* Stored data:
### src/rtl/game_pkg.sv
// Shared map definitions for the tile renderer, map RAM and player controller.
package game_pkg;

    localparam int MAP_W  = 20;
    localparam int MAP_H  = 15;
    localparam int COL_W  = 5;
    localparam int ROW_W  = 4;
    localparam int TILE_W = 3;

    typedef enum logic [TILE_W-1:0] {
        TILE_ROAD   = 3'b000,
        TILE_GRASS  = 3'b001,
        TILE_PLAYER = 3'b010
    } tile_e;

    typedef enum logic [2:0] {
        ST_IDLE    = 3'd0,
        ST_READ    = 3'd1,
        ST_WR_OLD  = 3'd2,
        ST_WR_NEW  = 3'd3,
        ST_RESPAWN = 3'd4
    } state_e;

endpackage

### src/rtl/switch_debounce.sv
// Synchronizes and debounces one raw switch; pulses o_Rise when the debounced level goes high.
// Latency: 2 sync cycles + DEBOUNCE_CYCLES stable cycles. No backpressure.
module switch_debounce #(
    parameter int DEBOUNCE_CYCLES = 250000
) (
    input  logic i_Clk,
    input  logic i_Reset,
    input  logic i_Switch,
    output logic o_Rise
);

    localparam int CNT_W = $clog2(DEBOUNCE_CYCLES + 1);

    logic             meta_q;
    logic             sync_q;
    logic             level_q;
    logic             rise_q;
    logic [CNT_W-1:0] cnt_q;

    always_ff @(posedge i_Clk or posedge i_Reset) begin
        if (i_Reset) begin
            meta_q  <= 1'b0;
            sync_q  <= 1'b0;
            level_q <= 1'b0;
            rise_q  <= 1'b0;
            cnt_q   <= '0;
        end else begin
            meta_q <= i_Switch;
            sync_q <= meta_q;
            rise_q <= 1'b0;
            // Any cycle agreeing with the current level restarts the stability count.
            if (sync_q != level_q) begin
                if (cnt_q == CNT_W'(DEBOUNCE_CYCLES - 1)) begin
                    level_q <= sync_q;
                    rise_q  <= sync_q;
                    cnt_q   <= '0;
                end else begin
                    cnt_q <= cnt_q + 1'b1;
                end
            end else begin
                cnt_q <= '0;
            end
        end
    end

    assign o_Rise = rise_q;

endmodule

### src/rtl/player_move_ctrl.sv
// Player movement: debounced switch edges -> read target tile, restore old cell, stamp new cell.
// Latency: 4 busy cycles per move with ready high; edges while busy are dropped. WRAP_X_EN enables horizontal wrap.
module player_move_ctrl
    import game_pkg::*;
#(
    parameter int GRID_W          = MAP_W,
    parameter int GRID_H          = MAP_H,
    parameter int START_X         = 10,
    parameter int START_Y         = 14,
    parameter int DEBOUNCE_CYCLES = 250000
) (
    input  logic              i_Clk,
    input  logic              i_Reset,
    input  logic              i_Switch_1,
    input  logic              i_Switch_2,
    input  logic              i_Switch_3,
    input  logic              i_Switch_4,
    output logic [ROW_W-1:0]  o_Rd_Row,
    output logic [COL_W-1:0]  o_Rd_Col,
    input  logic [TILE_W-1:0] i_Rd_Tile,
    output logic              o_Wr_Valid,
    output logic [ROW_W-1:0]  o_Wr_Row,
    output logic [COL_W-1:0]  o_Wr_Col,
    output logic [TILE_W-1:0] o_Wr_Tile,
    input  logic              i_Wr_Ready,
    output logic [COL_W-1:0]  o_Player_X,
    output logic [ROW_W-1:0]  o_Player_Y,
    output logic              o_Busy,
    output logic              o_Level_Up
);

    logic up_e, dn_e, lf_e, rt_e;

    switch_debounce #(.DEBOUNCE_CYCLES(DEBOUNCE_CYCLES)) u_db_up (.i_Clk(i_Clk), .i_Reset(i_Reset), .i_Switch(i_Switch_1), .o_Rise(up_e));
    switch_debounce #(.DEBOUNCE_CYCLES(DEBOUNCE_CYCLES)) u_db_dn (.i_Clk(i_Clk), .i_Reset(i_Reset), .i_Switch(i_Switch_2), .o_Rise(dn_e));
    switch_debounce #(.DEBOUNCE_CYCLES(DEBOUNCE_CYCLES)) u_db_lf (.i_Clk(i_Clk), .i_Reset(i_Reset), .i_Switch(i_Switch_3), .o_Rise(lf_e));
    switch_debounce #(.DEBOUNCE_CYCLES(DEBOUNCE_CYCLES)) u_db_rt (.i_Clk(i_Clk), .i_Reset(i_Reset), .i_Switch(i_Switch_4), .o_Rise(rt_e));

    state_e              state_q;
    logic                rd_wait_q;
    logic [COL_W-1:0]    player_x_q, tx_q, rd_col_q, wr_col_q;
    logic [ROW_W-1:0]    player_y_q, ty_q, rd_row_q, wr_row_q;
    logic [TILE_W-1:0]   under_q, new_under_q, wr_tile_q;
    logic                wr_valid_q, busy_q, level_q;

    logic                mv_ok_d;
    logic [COL_W-1:0]    mv_x_d;
    logic [ROW_W-1:0]    mv_y_d;

    // Priority up > down > left > right; lower-priority edges in the same cycle are lost.
    always_comb begin
        mv_ok_d = 1'b0;
        mv_x_d  = player_x_q;
        mv_y_d  = player_y_q;
        if (up_e) begin
            mv_ok_d = (player_y_q != '0);
            mv_y_d  = player_y_q - 1'b1;
        end else if (dn_e) begin
            mv_ok_d = (player_y_q != ROW_W'(GRID_H - 1));
            mv_y_d  = player_y_q + 1'b1;
        end else if (lf_e) begin
`ifdef WRAP_X_EN
            mv_ok_d = 1'b1;
            mv_x_d  = (player_x_q == '0) ? COL_W'(GRID_W - 1) : player_x_q - 1'b1;
`else
            mv_ok_d = (player_x_q != '0);
            mv_x_d  = player_x_q - 1'b1;
`endif
        end else if (rt_e) begin
`ifdef WRAP_X_EN
            mv_ok_d = 1'b1;
            mv_x_d  = (player_x_q == COL_W'(GRID_W - 1)) ? '0 : player_x_q + 1'b1;
`else
            mv_ok_d = (player_x_q != COL_W'(GRID_W - 1));
            mv_x_d  = player_x_q + 1'b1;
`endif
        end
    end

    always_ff @(posedge i_Clk or posedge i_Reset) begin
        if (i_Reset) begin
            state_q     <= ST_IDLE;
            rd_wait_q   <= 1'b0;
            player_x_q  <= COL_W'(START_X);
            player_y_q  <= ROW_W'(START_Y);
            tx_q        <= '0;
            ty_q        <= '0;
            rd_row_q    <= '0;
            rd_col_q    <= '0;
            wr_row_q    <= '0;
            wr_col_q    <= '0;
            wr_tile_q   <= '0;
            wr_valid_q  <= 1'b0;
            under_q     <= TILE_GRASS;
            new_under_q <= '0;
            busy_q      <= 1'b0;
            level_q     <= 1'b0;
        end else begin
            level_q <= 1'b0;
            case (state_q)
                ST_IDLE: begin
                    if (mv_ok_d) begin
                        tx_q      <= mv_x_d;
                        ty_q      <= mv_y_d;
                        rd_row_q  <= mv_y_d;
                        rd_col_q  <= mv_x_d;
                        rd_wait_q <= 1'b1;
                        busy_q    <= 1'b1;
                        state_q   <= ST_READ;
                    end
                end
                // First READ cycle presents the address; read data is valid on the second.
                ST_READ: begin
                    if (rd_wait_q) begin
                        rd_wait_q <= 1'b0;
                    end else begin
                        new_under_q <= i_Rd_Tile;
                        wr_valid_q  <= 1'b1;
                        wr_row_q    <= player_y_q;
                        wr_col_q    <= player_x_q;
                        wr_tile_q   <= under_q;
                        state_q     <= ST_WR_OLD;
                    end
                end
                ST_WR_OLD: begin
                    if (i_Wr_Ready) begin
                        wr_row_q  <= ty_q;
                        wr_col_q  <= tx_q;
                        wr_tile_q <= TILE_PLAYER;
                        state_q   <= ST_WR_NEW;
                    end
                end
                ST_WR_NEW: begin
                    if (i_Wr_Ready) begin
                        player_x_q <= tx_q;
                        player_y_q <= ty_q;
                        under_q    <= new_under_q;
                        wr_valid_q <= 1'b0;
                        if (ty_q == '0) begin
                            level_q  <= 1'b1;
                            tx_q     <= COL_W'(START_X);
                            ty_q     <= ROW_W'(START_Y);
                            rd_row_q <= ROW_W'(START_Y);
                            rd_col_q <= COL_W'(START_X);
                            state_q  <= ST_RESPAWN;
                        end else begin
                            busy_q  <= 1'b0;
                            state_q <= ST_IDLE;
                        end
                    end
                end
                // Spawn address is already on the bus, so this stands in for the READ wait cycle.
                ST_RESPAWN: begin
                    rd_wait_q <= 1'b0;
                    state_q   <= ST_READ;
                end
                default: begin
                    busy_q  <= 1'b0;
                    state_q <= ST_IDLE;
                end
            endcase
        end
    end

    assign o_Rd_Row   = rd_row_q;
    assign o_Rd_Col   = rd_col_q;
    assign o_Wr_Valid = wr_valid_q;
    assign o_Wr_Row   = wr_row_q;
    assign o_Wr_Col   = wr_col_q;
    assign o_Wr_Tile  = wr_tile_q;
    assign o_Player_X = player_x_q;
    assign o_Player_Y = player_y_q;
    assign o_Busy     = busy_q;
    assign o_Level_Up = level_q;

endmodule

### config.mk
export PLATFORM = sky130hd
export DESIGN_NAME = player_move_ctrl
export DESIGN_NICKNAME = d
export VERILOG_FILES = /design/src/rtl/game_pkg.sv /design/src/rtl/switch_debounce.sv /design/src/rtl/player_move_ctrl.sv
export SDC_FILE = /design/constraint.sdc
export NUM_CORES = 1
export LEC_CHECK = 0
export BUFFER_PORTS_ARGS = -buffer_cell sky130_fd_sc_hd__buf_2
export CORE_ASPECT_RATIO = 0.6
export CORE_MARGIN = 4
export CORE_UTILIZATION = 58
export CTS_CLUSTER_DIAMETER = 40
export DETAILED_ROUTE_END_ITERATION = 12
export PLACE_DENSITY_LB_ADDON = 0.3
export SETUP_SLACK_MARGIN = 0.4
export SLEW_MARGIN = 20
export SYNTH_ARGS = -nofsm -noshare
export SYNTH_HDL_FRONTEND = slang
export SYNTH_SLANG_ARGS = --single-unit
export TNS_END_PERCENT = 20
### constraint.sdc
create_clock -name i_Clk -period 4.3 [get_ports i_Clk]
set_input_delay 0.43 -clock i_Clk [delete_from_list [all_inputs] [get_ports i_Clk]]
set_output_delay 0.43 -clock i_Clk [all_outputs]
set_load 0.05 [all_outputs]
==> results of run 1 <==
[layout make-up]
type / instances / area [sq um] / share of cell area
Timing Repair Buffer: 45 / 233 / 0.0331
Clock buffer: 26 / 479 / 0.0681
Sequential cell: 131 / 3290 / 0.467
Inverter: 12 / 48.8 / 0.00693
Multi-Input combinational cell: 433 / 2770 / 0.393
Clock inverter: 6 / 57.6 / 0.00817
Tap cell: 135 / 169 / 0.0240
[report_power, final]
part	internal (mW)	switching (mW)	total (mW)
clock	0.821	0.494	1.31
combinational	0.0142	0.0428	0.0570
sequential	1.25	0.0113	1.26
[synthesized netlist by cell type (all sizes together) (5+ instances only)]
cell type  number  share of area
dfrtp         125           0.51
inv            12         0.0073
mux2           26          0.052
nand4          14          0.014
and4            7         0.0099
o21ai          11         0.0089
xnor2          32          0.045
clkbuf         14         0.0085
dfstp           6          0.026
ha             10          0.020
a21oi          14          0.011
nor4b           6         0.0085
xor2           41          0.058
nor3b           5         0.0061
nor2          109          0.066
a31oi           5         0.0051
nor4            5         0.0051
nand3b          5         0.0061
nand2          55          0.034
and3           12          0.012
nor3           10         0.0089
nand3          29          0.024
[cell usage in the layout, fill, tap and decap left out, types with 8 or more instances in the layout]
master,synthesis,layout
o21ai_0,10,10
ha_1,10,10
clkbuf_16,0,17
and3_1,12,12
nand4_1,14,14
mux2_4,8,8
mux2_2,16,16
nor3_1,9,9
a21oi_1,14,14
nor2_1,109,109
nand3_1,29,29
buf_2,0,42
xor2_1,41,41
dfrtp_1,125,125
inv_1,12,11
xnor2_1,32,32
nand2_1,55,55
[registers in the layout, indices dropped and copies added, names as in the netlist, 3 cells and up]
| register | flops |
|---|---|
| o_Wr_Row | 4 |
| state_q | 3 |
| o_Wr_Tile | 3 |
| u_db_dn.cnt_q | 18 |
| o_Player_X | 5 |
| u_db_rt.cnt_q | 18 |
| under_q | 3 |
| o_Wr_Col | 5 |
| o_Player_Y | 4 |
| o_Rd_Col | 5 |
| u_db_lf.cnt_q | 18 |
| u_db_up.cnt_q | 18 |
| new_under_q | 3 |
| o_Rd_Row | 4 |
[metal layers]
metal / up-vias / share of wire
met5: - / 0
met4: 0 / 0.0093
met3: 15 / 0.055
met2: 125 / 0.45
met1: 2238 / 0.49
li1: 2125 / -
[through the flow]
stage | std cells | worst slack, ns | util
after floorplan | 591 | 1.86 | -
after global placement | 756 | 2.02 | 0.645
after detailed placement | 756 | 1.94 | 0.645
after CTS | 788 | 1.94 | 0.698
after global routing | 788 | 1.79 | 0.698
final | 788 | 1.93 | 0.698
[kinds of logic after synthesis]
family	after synthesis	synth area share
flip-flops	131	0.533
multiplexers	28	0.0556
AO/OA/AOI/OAI	44	0.0493
adder cells (fa/ha/maj)	10	0.0203
AND/OR/NAND/NOR	278	0.220
XOR/XNOR	73	0.104
buffers and inverters	27	0.0177
[worst paths after layout]
| path | start | endpoint | cells past startpoint |
|---|---|---|---|
| worst max-delay path | o_Player_X[0]$_DFFE_PP0P_ | o_Rd_Row[2]$_DFFE_PP0P_ | 7 |
| worst min-delay path | i_Switch_1 | u_db_up.meta_q$_DFF_PP0_ | 1 |
| worst max register to register | o_Player_X[0]$_DFFE_PP0P_ | o_Rd_Row[2]$_DFFE_PP0P_ | 7 |
| worst min register to register | u_db_lf.meta_q$_DFF_PP0_ | u_db_lf.sync_q$_DFF_PP0_ | 0 |
| max in group asynchronous | i_Reset | o_Rd_Col[3]$_DFFE_PP0P_ | 3 |
| min in group asynchronous | i_Reset | u_db_dn.meta_q$_DFF_PP0_ | 2 |
[critical path, cell delays in order (launching register included)]
cell and delay [ns]:
dfrtp_1 0.42, inv_1 0.14, ha_1 0.19, or4b_4 0.47
a221oi_2 0.32, o211ai_2 0.16, o221ai_4 0.21, mux2_4 0.34
==> results.py, run 1 <==
metrics = {
    "run_status": {
        "status": "finished, final reports clean",
    },
    "sta": {
        "rsz0062_at_grt": "no",
        "skew_ns": 0.0157,
        "min_period_ns": 2.37,
        "max_freq_mhz": 422,
        "min_period_over_period": 0.551,
        "finalSetupTns_ns": 0,
        "slew_headroom": 0.407,
        "finalHoldViolCount": 0,
        "worstMarginPinSlew_ns": 0.887,
        "slew_violations": 0,
        "hold_slack_ns": 0.119,
        "finalSetupViolCount": 0,
    },
    "detailed_routing": {
        "wl_mm": 12.4,
        "vias": 4503,
        "drc_errors": 0,
        "wl_per_cell_um": 15.7,
        "drtIter0Drc": 315,
        "antenna_left": 0,
        "drt_first_pass_iters": 5,
        "vias_per_cell": 5.71,
    },
    "setup_path": {
        "path_max_fanout": 9,
        "cp-end-kind": "flop",
        "critical_path_class": "reg2reg",
        "r2r_slack_ns": 1.93,
        "critPathArrivalTime_ns": 2.66,
        "crit_required_ns": 4.59,
        "crit_path_start_kind": "flop",
    },
    "final_layout": {
        "area_delta_synth_final_pct": 14.3,
        "postLayoutCellArea_sq_um": 7040,
        "drive_above_1_share": 0.164,
        "fillCellCount": 736,
        "antennaDiodeCount": 0,
        "fin_nets": 660,
    },
    "cts": {
        "cts_root_buf": "clkbuf_16",
        "worstSkewPairLatency_ns": 0.41,
        "cts.path.max_buffers": 2,
        "cts.sinks": 131,
        "hold_buffers": 0,
        "htree_levels": 4,
        "cts_setup_buffers": 0,
        "cts_tree": "built",
        "cts_buffers": 17,
        "clk_pin_slew_ns": 0.06,
        "ctsResizeCount": 0,
    },
    "power_and_ir_drop": {
        "powerDensity_nw_per_um2": 374,
        "peakVddDrop_v": 0.000284,
        "total_power_mw": 2.63,
        "p_leak_nw": 3.23,
    },
    "grt": {
        "grt.total_usage": 0.214,
        "grt-busiest-layer": "met2",
        "grt_pass1_wl_mm": 21.0,
        "overflow": 0,
        "grt_max_degree": 49,
        "use_met2": 0.321,
        "met1_usage": 0.306,
        "grt_use_met3": 0.0551,
        "antenna_found_initial": 0,
        "grt_pass1_vias": 4214,
    },
    "yosys": {
        "syn_nets": 611,
        "synth_area_sq_um": 6160,
        "ys_seq_elements": 131,
        "synthArstFlopShare": 1.00,
        "synthCells": 591,
        "yosysSeqAreaShare": 0.533,
        "netlist-cell-type-count": 55,
        "synth_edf_count": 0,
        "syn_avg_cell_area_sq_um": 10.4,
        "yosysWarningCount": 0,
        "ys.flop_type": "dfrtp_1",
    },
    "floorplan": {
        "fp.dieW_um": 141,
        "ios": 43,
        "initial_utilization": 0.611,
        "core_sq_um": 10100,
        "die_h_um": 87.8,
        "dieArea_sq_um": 12400,
        "rows": 28,
    },
    "placement": {
        "gp_congestion": 0.823,
        "dp_hpwl_mm": 8.38,
        "placed_cell_area_sq_um": 6500,
        "numPortBuffers": 42,
    },
    "hold_path": {
        "hp-class": "in2reg",
    },
    "job": {
        "cap_violations": 0,
    },
}
(Power assumes the default switching activity.)
==> run 2, diff against run 1 <==
- ABC_AREA: not set -> 1
- clock period: 4.3 -> 2.4 ns (I/O delays scaled with it)
==> results.py, run 2 <==
metrics = {
    "run_status": {
        "status": "finished, final reports clean",
    },
    "grt": {
        "grt_pass1_vias": 5473,
        "grt_pass1_wl_mm": 27.0,
        "grt_max_degree": 70,
        "grt.total_usage": 0.243,
        "antenna_found_initial": 0,
        "overflow": 0,
    },
    "sta": {
        "skew_ns": 0.00891,
        "max_freq_mhz": 549,
        "worstMarginPinSlew_ns": 0.777,
        "finalSetupViolCount": 0,
        "finalHoldViolCount": 0,
        "finalSetupTns_ns": 0,
        "rsz0062_at_grt": "no",
        "min_period_over_period": 0.759,
        "min_period_ns": 1.82,
        "slew_violations": 0,
        "slew_headroom": 0.482,
    },
    "floorplan": {
        "die_h_um": 92.5,
        "initial_utilization": 0.602,
        "ios": 43,
        "fp.dieW_um": 149,
        "rows": 30,
        "core_sq_um": 11400,
        "dieArea_sq_um": 13800,
    },
    "setup_path": {
        "reg2reg_from": "o_Player_X[1]$_DFFE_PP1P_",
        "crit_path_start_kind": "flop",
        "reg2reg_depth": 10,
        "cp-end-kind": "flop",
        "crit_required_ns": 2.70,
        "path_depth": 10,
        "cp-startpoint": "o_Player_X[1]$_DFFE_PP1P_",
        "crit_slowest_cell": "dfstp_2",
        "path_delay_family": "simple AND/OR/NAND/NOR gates",
        "critPathArrivalTime_ns": 2.12,
        "crit_path_end": "o_Rd_Row[3]$_DFFE_PP0P_",
        "cp_slowest_stage_delay_ns": 0.59,
        "r2r_slack_ns": 0.58,
        "cp_common_cell": "nand2_1",
        "path_max_fanout": 9,
        "cp_cell_sequence": "inv_1, ha_1, nor2_1, nor2_1, nand3_1, nand2_1, nand3_4, nand3_4, nand2_1, nand2_1",
        "critical_path_class": "reg2reg",
        "r2r_end": "o_Rd_Row[3]$_DFFE_PP0P_",
        "path_buf_inv": 1,
    },
    "placement": {
        "dp_hpwl_mm": 11.2,
        "gp_congestion": 0.981,
        "numPortBuffers": 42,
    },
    "power_and_ir_drop": {
        "peakVddDrop_v": 0.000522,
        "total_power_mw": 8.08,
        "powerDensity_nw_per_um2": 1020,
        "p_leak_nw": 3.74,
    },
    "cts": {
        "cts.path.max_buffers": 2,
        "cts_buffers": 17,
        "htree_levels": 4,
        "worstSkewPairLatency_ns": 0.41,
        "cts_root_buf": "clkbuf_16",
        "cts.sinks": 131,
        "clk_pin_slew_ns": 0.05,
        "cts_tree": "built",
    },
    "hold_path": {
        "hp-class": "in2reg",
    },
    "yosys": {
        "yosysMostFrequentCell": "nand2_1",
        "synth_common_cells": "nand2_1 (200), nor2_1 (148), dfrtp_1 (125), inv_1 (105), nand3_1 (60)",
        "synth_largest_type_area_fraction": 0.454,
        "synth_area_sq_um": 6900,
        "yosysSeqAreaShare": 0.477,
        "synth.area.top_cells": "dfrtp_1 (45%), nand2_1 (11%), nor2_1 (8.1%)",
        "netlist-cell-type-count": 36,
        "synth_edf_count": 0,
        "syn_avg_cell_area_sq_um": 7.80,
        "syn_nets": 904,
        "synthArstFlopShare": 1.00,
        "yosysWarningCount": 0,
        "synthCells": 884,
        "ys_seq_elements": 131,
        "ys.flop_type": "dfrtp_1",
        "synth.largest_area_cell": "dfrtp_1",
    },
    "detailed_routing": {
        "drc_errors": 0,
        "wl_per_cell_um": 14.1,
        "vias_per_cell": 5.38,
        "drtIter0Drc": 679,
        "wl_met1_mm": 8.12,
        "antenna_left": 0,
        "highest_layer": "met4",
        "wl_met2_mm": 6.41,
        "drt_first_pass_iters": 5,
        "wl_mm": 15.8,
        "vias": 6025,
        "wl_met3_mm": 1.15,
    },
    "final_layout": {
        "multi_input_area_sq_um": 3150,
        "most-common-layout-cells": "nand2_1 (200), nor2_1 (148), dfrtp_1 (125)",
        "fin_nets": 966,
        "drive_above_1_share": 0.116,
        "fillCellCount": 917,
        "antennaDiodeCount": 0,
        "ff_latch_area_sq_um": 3290,
        "mostFrequentLayoutCell": "nand2_1",
        "area_delta_synth_final_pct": 15.5,
    },
    "job": {
        "cap_violations": 0,
    },
}
==> run 2: worst min path at each step <==
stage / startpoint / to / slack, ns / cells after the start
global route: i_Rd_Tile[1] / new_under_q[1]$_DFFE_PP0P_ / 0.08 / 3
global placement: u_db_rt.meta_q$_DFF_PP0_ / u_db_rt.sync_q$_DFF_PP0_ / 0.34 / 0
floorplan: i_Switch_2 / u_db_dn.meta_q$_DFF_PP0_ / 0.27 / 0
finish: i_Rd_Tile[1] / new_under_q[1]$_DFFE_PP0P_ / 0.08 / 3
CTS: i_Rd_Tile[1] / new_under_q[1]$_DFFE_PP0P_ / 0.07 / 3
detailed placement: u_db_dn.meta_q$_DFF_PP0_ / u_db_dn.sync_q$_DFF_PP0_ / 0.34 / 0
==> run 2: power breakdown <==
part           switching, mW  internal (mW)
registers              0.324           2.58
logic                   1.95          0.701
clock network          0.890           1.64
total                   3.17           4.92
==> run 2: final cells by class <==
cell class,instances,area share
inverters,109,0.0519
clock inverters,5,0.00943
flip-flops and latches,131,0.413
clock buffers,27,0.0632
repair buffers,55,0.0418
multi-input cells,632,0.396
well taps,160,0.0251
==> run 2: worst min-delay path: stages <==
cell and delay [ns]:
buf_2 0.07, nor2_1 0.03, a21oi_1 0.10
==> run 2: cells by family after synthesis <==
group / share of synthesized area
AO/OA/AOI/OAI: 0.0604
flip-flops: 0.477
XOR/XNOR: 0.0508
buffers and inverters: 0.0693
AND/OR/NAND/NOR: 0.325
adder cells (fa/ha/maj): 0.0181
==> run 2: metal layers <==
layer | up-vias | track usage
met4 | 0 | 0.0526
met3 | 13 | 0.0582
met1 | 2810 | 0.386
met5 | - | 0
li1 | 2991 | -
met2 | 211 | 0.334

* Required work: Starting at the line that holds "AO/OA/AOI/OAI: 0.0604", retype each line exactly through the end of the entries, both ends included.

* Task result:
AO/OA/AOI/OAI: 0.0604
flip-flops: 0.477
XOR/XNOR: 0.0508
buffers and inverters: 0.0693
AND/OR/NAND/NOR: 0.325
adder cells (fa/ha/maj): 0.0181
==> run 2: metal layers <==
layer | up-vias | track usage
met4 | 0 | 0.0526
met3 | 13 | 0.0582
met1 | 2810 | 0.386
met5 | - | 0
li1 | 2991 | -
met2 | 211 | 0.334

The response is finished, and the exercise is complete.